女子二人の夜
その夜、いつものように龍之介と明知、安寿の四人で夕餉を済ませた。いつもならお茶を飲みながら、雪江と安寿は他愛のない話に花が咲くが、今夜は安寿も言葉少なだった。
眠くなっていた。昼間ずっと外にいたから疲れたのだろう。
双子たちはそんなことに気づかず、のんびりと剣の稽古の話をしていた。これでは二人が腰を上げるのはまだまだかかるだろう。ここで雪江が言わなくては安寿も休めない。横になりたいはずだ。そう思って、二人の話が一段落する頃、龍之介に声をかけた。
「ねっ、私達ちょっと疲れちゃったみたい。奥へ戻ってもいい? お二人はこのままどうぞ。ごゆっくり」
二人とも疲れたと聞いて、わずかに心配そうな表情を見せた。けれど雪江が元気よく立ち上がったから安心したらしく、再び話を戻していた。
雪江はお初に、安寿は奈津に手をひいてもらい、奥向きへ向かう。薄暗い灯りを頼りに廊下を歩いていた。以前は手をひいてもらうことをためらったが、暗い廊下で着物の裾を踏み、転びそうになったことがあった。大きな腹をかかえてヒヤリとしていた。それからはお初の手を遠慮なく取っていた。安心の手だ。
「安寿様、なんか疲れちゃいましたね」
「はい」
すぐにでも布団に入って寝転びたかった。
「明日、帰っちゃうんだよね」
そう、安寿たちは明日の昼過ぎに帰ることになっていた。もっと話したい。けれど疲れていた。無理して腹がはっても困る。
「はい、あっという間でした。お名残り惜しいとしか申せません」
安寿も同じ心境のようだ。
そうだ。最後の夜なのだ。
この次なんて予想がつかなかった。二人とも出産を控えている。母になったら、もうこんなことはできないだろう。

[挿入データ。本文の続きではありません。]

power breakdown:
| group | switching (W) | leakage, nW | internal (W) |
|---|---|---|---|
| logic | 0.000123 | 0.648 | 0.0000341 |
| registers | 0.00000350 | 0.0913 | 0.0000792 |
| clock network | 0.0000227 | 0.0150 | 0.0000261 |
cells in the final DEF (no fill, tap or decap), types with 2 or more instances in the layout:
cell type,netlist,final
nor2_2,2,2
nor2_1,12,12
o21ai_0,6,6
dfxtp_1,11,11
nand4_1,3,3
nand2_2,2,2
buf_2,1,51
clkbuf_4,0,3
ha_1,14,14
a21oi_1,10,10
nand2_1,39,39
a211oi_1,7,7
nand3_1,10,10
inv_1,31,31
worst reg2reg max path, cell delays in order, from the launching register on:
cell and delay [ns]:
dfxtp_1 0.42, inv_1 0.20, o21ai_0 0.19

やはり、もう少し一緒にいたい。話がしたかった。ふと思いつく。寝転んでの話ならできるかと思った。
「ねえ、このまま私の部屋で一緒に寝ようよ」
そう提案していた。そしてお初に問う。
「ねえ、いいかな? もう少し話していたいの。そのまま寝ちゃってもいいし。龍之介さんにそう言ってみてくれる? 男どもはそれぞれで寝るわよ。ねっ、ねっ」
お初を振り返った。
「安寿様次第にございます」
そう言われて、安寿はこっくりとうなづいた。承諾してくれた。
その返事を聞くと、すぐさま、お初は中奥へ奥女中の一人を送った。雪江が言ったことを龍之介に伝え、許可をとるのだ。
「とりあえず、寝る支度をしてから私の部屋へ来て」
絶対に龍之介は許してくれると確信していた。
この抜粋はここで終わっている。